Como la de Furenel, un niño de 15 años que no deja de palparse el muñón en busca de la pierna que le falta. Se la han amputado sin un calmante para el dolor. Se recupera en una camilla, colocada en la entrada del hospital junto a la misión baptista, donde no quedan camas, y juguetea con un monito de peluche. En cada cama hay piernas rotas, atornilladas, ausentes. Las que atraparon a sus dueños bajo las paredes desmoronadas hasta que alguien los sacó. «Los haitianos son gente dura», observa el doctor Richard McGlaughlin, curtido en Calcuta, Bangladesh y Cochabamba, uno de los tres médicos voluntarios que ha llegado de EE UU con Angel Flight. En sus buenos momentos sólo disponen de un ATS haitiano y un médico estadounidense que les visita apenas una semana al mes. Pero la oleada de heridos ha vomitado moribundos hasta en el campo de fútbol en el que se refugia la joven viuda.

A diferencia de los más de seiscientos campamentos improvisados de la capital, donde cerca de un millón de personas se disputan el suelo infecto para atar una sábana a tres palos, la embarazada comparte una tienda de campaña con su hijo. Quizás por eso le ha vuelto la serenidad a la mirada.

Humilde paraíso

Bajo una carpa blanca tres aprendices de médico con los estetoscopios colgados al cuello y relojes dorados atienden en el campo de fútbol a los pacientes en recuperación que no caben en los hospitales o no tienen a dónde ir tras el alta. Les acompañan tres enfermeras con uniformes de la II Guerra Mundial: falda plisada, peto y cofia de blanco impoluto que perfila sus facciones negras. Tienen tres turnos al día, una mesa de medicinas donadas y comida que reparte el ayuntamiento. Un humilde paraíso para sanar las heridas del cuerpo y del alma que traen los desplazados.

«Falta de todo, anestésicos, analgésicos, vendas, clavos para los huesos, lo que se te ocurra», dice el médico estadounidense. McLaughly no comulga con la fe evangélica de los misioneros, como tampoco Andrew Diffley, el piloto de la avioneta que la semana pasada cogió el mapa y voló diez horas para ponerse a disposición de quienes encontró por Internet. «No pregunto, no me importa. La religión y la política sólo sirven para dividir». Movido por las imágenes de televisión, desde el miércoles se ha gastado tres mil dólares (2.100 euros) en combustible para repartir comida y material médico entre las comunidades más aisladas.

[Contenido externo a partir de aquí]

[src/rtl/sha_ctrl_pkg.sv]
// sha_ctrl_pkg: register map, control codes and FSM encoding for the SHA-256 stream controller
package sha_ctrl_pkg;
  localparam logic [7:0] ADDR_CTRL = 8'h08;
  localparam logic [7:0] ADDR_STATUS = 8'h09;
  localparam logic [7:0] ADDR_BLOCK0 = 8'h10;
  localparam logic [7:0] ADDR_DIGEST0 = 8'h20;
  localparam logic [31:0] CTRL_INIT = 32'h0000_0001;
  localparam logic [31:0] CTRL_NEXT = 32'h0000_0002;
  localparam int STATUS_READY_BIT = 0;
  localparam int STATUS_VALID_BIT = 1;
  localparam logic [31:0] PAD_MARK = 32'h8000_0000;
  typedef enum logic [2:0] {
    IDLE = 3'd0,
    LOAD = 3'd1,
    PAD = 3'd2,
    START = 3'd3,
    WAIT = 3'd4,
    POLL = 3'd5,
    READ = 3'd6,
    DONE = 3'd7
  } state_e;
  function automatic logic [63:0] bit_length(input logic [31:0] words);
    return {27'd0, words, 5'd0};
  endfunction
endpackage

[src/rtl/sha_stream_ctrl_if.sv]
// sha_stream_ctrl_if: register bus between the stream controller (master) and the sha256 core (slave)
interface sha_stream_ctrl_if;
  logic sha_cs;
  logic sha_we;
  logic [7:0] sha_address;
  logic [31:0] sha_write_data;
  logic [31:0] sha_read_data;
  logic sha_error;
  modport master(output sha_cs, sha_we, sha_address, sha_write_data, input sha_read_data, sha_error);
  modport slave(input sha_cs, sha_we, sha_address, sha_write_data, output sha_read_data, sha_error);
endinterface

[src/rtl/sha_pad_word.sv]
// sha_pad_word: padding word for a block slot, given where the message ended and whether this is the spill block
module sha_pad_word
  import sha_ctrl_pkg::*;
(
  input logic [3:0] slot,
  input logic [3:0] last_slot,
  input logic [31:0] word_count,
  input logic spill,
  output logic [31:0] word
);
  logic [63:0] len;
  logic has_len;
  logic mark;
  assign len = bit_length(word_count);
  // the length only fits in the message's own block when it ended before slot 13
  assign has_len = spill || last_slot < 4'd13;
  assign mark = spill ? slot == 4'd0 && last_slot == 4'd15 : slot == last_slot + 4'd1;
  assign word = slot == 4'd14 && has_len ? len[63:32] :
                slot == 4'd15 && has_len ? len[31:0] :
                mark ? PAD_MARK : 32'd0;
endmodule

[src/rtl/sha_stream_ctrl.sv]
// sha_stream_ctrl: streams message words into a sha256 register-bus core, pads, runs blocks and reads the digest
module sha_stream_ctrl
  import sha_ctrl_pkg::*;
#(
  parameter int POLL_TIMEOUT = 1024
) (
  input logic clk,
  input logic reset_n,
  input logic in_valid,
  input logic [31:0] in_data,
  input logic in_last,
  output logic in_ready,
  output logic [255:0] digest,
  output logic digest_valid,
  output logic busy,
  output logic error,
  sha_stream_ctrl_if.master sha
);
  state_e state;
  logic [3:0] slot, last_slot;
  logic [31:0] word_count, polls, pad;
  logic first, msg_end, spill, accept, final_blk;
  assign in_ready = reset_n && (state == IDLE || state == LOAD);
  assign accept = in_valid && in_ready;
  assign final_blk = msg_end && (spill || last_slot < 4'd13);
  assign busy = state != IDLE && state != DONE;
  assign digest_valid = state == DONE;
  sha_pad_word u_pad (.slot, .last_slot, .word_count, .spill, .word(pad));
  always_comb begin
    sha.sha_cs = 1'b0;
    sha.sha_we = 1'b0;
    sha.sha_address = 8'd0;
    sha.sha_write_data = 32'd0;
    case (state)
      IDLE, LOAD: begin
        sha.sha_cs = accept;
        sha.sha_we = accept;
        sha.sha_address = accept ? ADDR_BLOCK0 + {4'd0, slot} : 8'd0;
        sha.sha_write_data = accept ? in_data : 32'd0;
      end
      PAD: begin
        sha.sha_cs = 1'b1;
        sha.sha_we = 1'b1;
        sha.sha_address = ADDR_BLOCK0 + {4'd0, slot};
        sha.sha_write_data = pad;
      end
      START: begin
        sha.sha_cs = 1'b1;
        sha.sha_we = 1'b1;
        sha.sha_address = ADDR_CTRL;
        sha.sha_write_data = first ? CTRL_INIT : CTRL_NEXT;
      end
      POLL: begin
        sha.sha_cs = 1'b1;
        sha.sha_address = ADDR_STATUS;
      end
      READ: begin
        sha.sha_cs = 1'b1;
        sha.sha_address = ADDR_DIGEST0 + {4'd0, slot};
      end
      default: ;
    endcase
  end
  always_ff @(posedge clk or negedge reset_n)
    if (!reset_n) begin
      state <= IDLE;
      slot <= '0;
      last_slot <= '0;
      word_count <= '0;
      polls <= '0;
      first <= 1'b0;
      msg_end <= 1'b0;
      spill <= 1'b0;
      error <= 1'b0;
      digest <= '0;
    end else if (sha.sha_cs && sha.sha_error) begin
      state <= IDLE;
      slot <= '0;
      error <= 1'b1;
    end else
      case (state)
        IDLE, LOAD: if (accept) begin
          if (state == IDLE) begin
            first <= 1'b1;
            spill <= 1'b0;
            error <= 1'b0;
          end
          word_count <= state == IDLE ? 32'd1 : word_count + 32'd1;
          msg_end <= in_last;
          last_slot <= slot;
          slot <= slot + 4'd1;
          state <= slot == 4'd15 ? START : in_last ? PAD : LOAD;
        end
        PAD: begin
          slot <= slot + 4'd1;
          if (slot == 4'd15) state <= START;
        end
        START: begin
          first <= 1'b0;
          polls <= '0;
          state <= WAIT;
        end
        WAIT: state <= POLL;
        POLL: if (sha.sha_read_data[STATUS_READY_BIT]) begin
          spill <= msg_end && !final_blk;
          state <= !msg_end ? LOAD : final_blk ? READ : PAD;
        end else if (polls == 32'(POLL_TIMEOUT - 1)) begin
          error <= 1'b1;
          state <= IDLE;
        end else polls <= polls + 32'd1;
        // words arrive 0..7, so shifting in leaves word 0 at the top
        READ: begin
          digest <= {digest[223:0], sha.sha_read_data};
          slot <= slot + 4'd1;
          if (slot == 4'd7) begin
            slot <= '0;
            state <= DONE;
          end
        end
        DONE: state <= IDLE;
      endcase
endmodule

[src/flat_wrapper.sv]
// flat-port wrapper written by rule: the top's interface ports become plain ports
module sha_stream_ctrl_flat import sha_ctrl_pkg::*;
#(
  parameter int POLL_TIMEOUT = 1024
)
  (clk, reset_n, in_valid, in_data, in_last, in_ready, digest, digest_valid, busy, error, sha_sha_cs, sha_sha_we, sha_sha_address, sha_sha_write_data, sha_sha_read_data, sha_sha_error);
  sha_stream_ctrl_if sha_i ();
  input logic clk;
  input logic reset_n;
  input logic in_valid;
  input logic [31:0] in_data;
  input logic in_last;
  output logic in_ready;
  output logic [255:0] digest;
  output logic digest_valid;
  output logic busy;
  output logic error;
  output wire logic [$bits(sha_i.sha_cs)-1:0] sha_sha_cs;
  output wire logic [$bits(sha_i.sha_we)-1:0] sha_sha_we;
  output wire logic [$bits(sha_i.sha_address)-1:0] sha_sha_address;
  output wire logic [$bits(sha_i.sha_write_data)-1:0] sha_sha_write_data;
  input wire logic [$bits(sha_i.sha_read_data)-1:0] sha_sha_read_data;
  input wire logic [$bits(sha_i.sha_error)-1:0] sha_sha_error;
  assign sha_sha_cs = sha_i.sha_cs;
  assign sha_sha_we = sha_i.sha_we;
  assign sha_sha_address = sha_i.sha_address;
  assign sha_sha_write_data = sha_i.sha_write_data;
  assign sha_i.sha_read_data = sha_sha_read_data;
  assign sha_i.sha_error = sha_sha_error;
  sha_stream_ctrl #(.POLL_TIMEOUT(POLL_TIMEOUT)) u_core (.clk(clk), .reset_n(reset_n), .in_valid(in_valid), .in_data(in_data), .in_last(in_last), .in_ready(in_ready), .digest(digest), .digest_valid(digest_valid), .busy(busy), .error(error), .sha(sha_i));
endmodule
[config.mk]
export PLATFORM = sky130hd
export DESIGN_NAME = sha_stream_ctrl_flat
export DESIGN_NICKNAME = d
export VERILOG_FILES = /design/src/rtl/sha_ctrl_pkg.sv /design/src/rtl/sha_stream_ctrl_if.sv /design/src/rtl/sha_pad_word.sv /design/src/rtl/sha_stream_ctrl.sv /design/src/flat_wrapper.sv
export SDC_FILE = /design/constraint.sdc
export NUM_CORES = 1
export LEC_CHECK = 0
export BUFFER_PORTS_ARGS = -buffer_cell sky130_fd_sc_hd__buf_4
export CAP_MARGIN = 20
export CORE_AREA = 2 2 228 118
export DETAILED_ROUTE_END_ITERATION = 8
export DIE_AREA = 0 0 230 120
export HOLD_SLACK_MARGIN = 0.05
export PLACE_DENSITY = 0.95
export SYNTH_ARGS = -nofsm -noshare
export SYNTH_HDL_FRONTEND = slang
export SYNTH_SLANG_ARGS = --single-unit
[constraint.sdc]
create_clock -name clk -period 5.07 [get_ports clk]
set_input_delay 1.014 -clock clk [delete_from_list [all_inputs] [get_ports clk]]
set_output_delay 1.014 -clock clk [all_outputs]
set_load 0.02 [all_outputs]
==> flow_summary.ini, run 1 <==
[timing]
slew_headroom = 0.2765
timing.fmax_ghz = 0.2387
tightest_slew_ps = 1084
rsz0062_at_grt = false
period_needed_ps = 4189
hold_ws_ps = 292.8
tns_ps = 0
period_share = 0.8261
setup_viol = 0
final-hold-violation-count = 0
slew_violations = 0
finClkSkew_ps = 24.19

[synthesis]
yosysWarnings = 0
synth-simple-area-share = 0.09652
ys_ff_latch = 335
seq_area_frac_synth = 0.5837
syn_avg_cell_area_sq_um = 12.90
synth.distinct_cells = 57
synth_compound_area_frac = 0.06429
synth_top_area_frac = 0.5837
async_reset_ff_frac = 1.000
synth_top_flop_cell = dfrtp_1
syn-cell-area_sq_mm = 0.01436
synth_fa_ha_area_frac = 0.006098
synth_xor_area_frac = 0.01829
synth_top_area_cell = dfrtp_1
synth_edf_count = 0
synth_top_family_by_area = multiplexers
synthCells = 1113
muxShareOfSynthArea = 0.2068
synthTopCellsByArea = dfrtp_1 58%, mux2_2 21%, a22o_1 1.9%

[hold_path]
hold_path_class = primary input to asynchronous set/reset pin

[die]
std_cell_rows = 42
core-area_sq_mm = 0.02575
num_io_pins = 371
die_area_sq_mm = 0.02760
die_y_um = 120
start_util = 0.5578
die_x_um = 230

[clock_tree]
tritoncts = built
clk_pin_slew_worst_paths_ps = 70
holdBufCountCts = 0
cts-root-buf = clkbuf_16
numCtsBuffers = 29
worstSkewPairLatency_ps = 560
cts_max_level = 1
clockBufferDepth = 3
post_cts_buffers = 0
ctsResizeCount = 0
clock_sinks = 335

[routing]
wl_per_cell_um = 21.21
drt-pass1-iter-count = 5
num_vias = 10777
drcViolationCount = 0
wirelength_um = 38990
ant_nets = 0
drt-initial-drc-count = 1065
via_per_inst = 5.863

[placement]
detailed_place_hpwl_um = 27320
portBuffers = 368
place_area_sq_mm = 0.01744
routabilityCongestion = 0.9263
place_inst = 1784

[global_route]
overflow = 0
grt_pass1_wl_um = 60170
antenna_found_initial = 1
grt_pass1_vias = 10634
grt_usage = 0.2747
grt_start_max_net_pins = 183

[worst_setup_path]
required_ps = 4060
crit_arrival_ps = 3170
critPathKind = flip-flop to primary output
worst_setup_path_end_kind = primary output
cp_max_fo = 26
startpoint_type = flip-flop

[layout]
stdcell_count = 1838
final_nets = 1540
post-route-util = 0.7143
drive_gt1_frac = 0.4714
design_area_sq_mm = 0.01839
n_fill_cell = 1657
area_growth_pct = 28.07

[power]
leakage_uw = 0.009332
powerDensity_mw_per_mm2 = 335.3
peakVddDrop_uv = 279.6

[run_status]
status = completed

[run]
max_cap_viol_count = 0
-- report_power, final --
| group | switching (uW) | internal, uW | total (uW) |
|---|---|---|---|
| Sequential | 184 | 2800 | 2990 |
| Combinational | 553 | 426 | 979 |
| Clock | 995 | 1210 | 2200 |
| Total | 1730 | 4430 | 6170 |
-- metrics by stage --
step	total power, uW	setup slack, ps
after global placement	3953	1686
after global routing	6412	735.3
after CTS	6196	941.8
final	6167	881.5
after detailed placement	3997	1604
after floorplan	3540	1993
-- critical path: stages (launching register included) --
cell and delay (ps):
dfrtp_1 820, nand2b_1 180, nor2_1 180, and4b_1 940
a22o_1 310, buf_4 170
-- path summary, 6_finish.rpt --
check	slack, ps	endpoint	cells after the start	from
max in group asynchronous	2950	u_core.digest[154]$_DFFE_PN0P_	3	reset_n
max reg2reg	2330	u_core.digest[153]$_DFFE_PN0P_	4	u_core.state[1]$_DFFE_PN0P_
min	290	u_core.word_count[1]$_DFFE_PN0P_	1	reset_n
min in group clk	510	u_core.digest[252]$_DFFE_PN0P_	1	u_core.digest[252]$_DFFE_PN0P_
min reg2reg	510	u_core.digest[252]$_DFFE_PN0P_	1	u_core.digest[252]$_DFFE_PN0P_
max	880	sha_sha_write_data[27]	5	u_core.state[1]$_DFFE_PN0P_
-- layer usage --
layer / up-vias / GRT usage / part of all wire
li1: 4746 / - / -
met1: 5387 / 0.3633 / 0.40
met2: 545 / 0.4435 / 0.48
met3: 99 / 0.06416 / 0.084
met4: 0 / 0.1081 / 0.039
met5: - / 0 / 0
-- synthesized netlist by cell type (5+ instances only) --
master    count
dfrtp_1     335
mux2_2      262
nor2_1       52
a21oi_1      43
o21ai_0      43
nand3_1      38
nand2_1      37
or3_1        35
clkbuf_1     32
a22o_1       31
buf_2        27
nand4_1      26
xor2_1       22
inv_1        16
nor3_1       12
and3_1        8
nand2b_1      8
nor4_1        8
xnor2_1       8
ha_1          7
o31ai_1       6
and2_1        5
nor3b_1       5
or4_1         5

Sólo en Les Cayes, la población de 250.000 habitantes ha crecido un 50% en cuestión de días, sin recibir ayuda. El Programa Mundial de Alimentos que en la capital ha llegado a 321.313 personas apenas alcanza a 900 en todo el resto del país. La pequeña delegación de uruguayos que llegó el lunes a evaluar su situación les ha prometido ayuda dentro de una o dos semanas. «¡Pero si la gente ya está aquí!», se alarma el predicador. Deja los rezos para la noche y sigue buscando comida para sus refugiados por toda La Española. Les Cayes no sale en la prensa, casi no aparece en los mapas de desplazados, pero es el único sitio a donde Jolyn Harryofman encontró la semana pasada una plaza en un camión. «Aquí no tengo familia ni conozco a nadie, pero no pienso volver a Puerto Príncipe hasta que la tierra deje de temblar. Esto es más tranquilo y seguro; no hay tanta basura. Sobreviviré».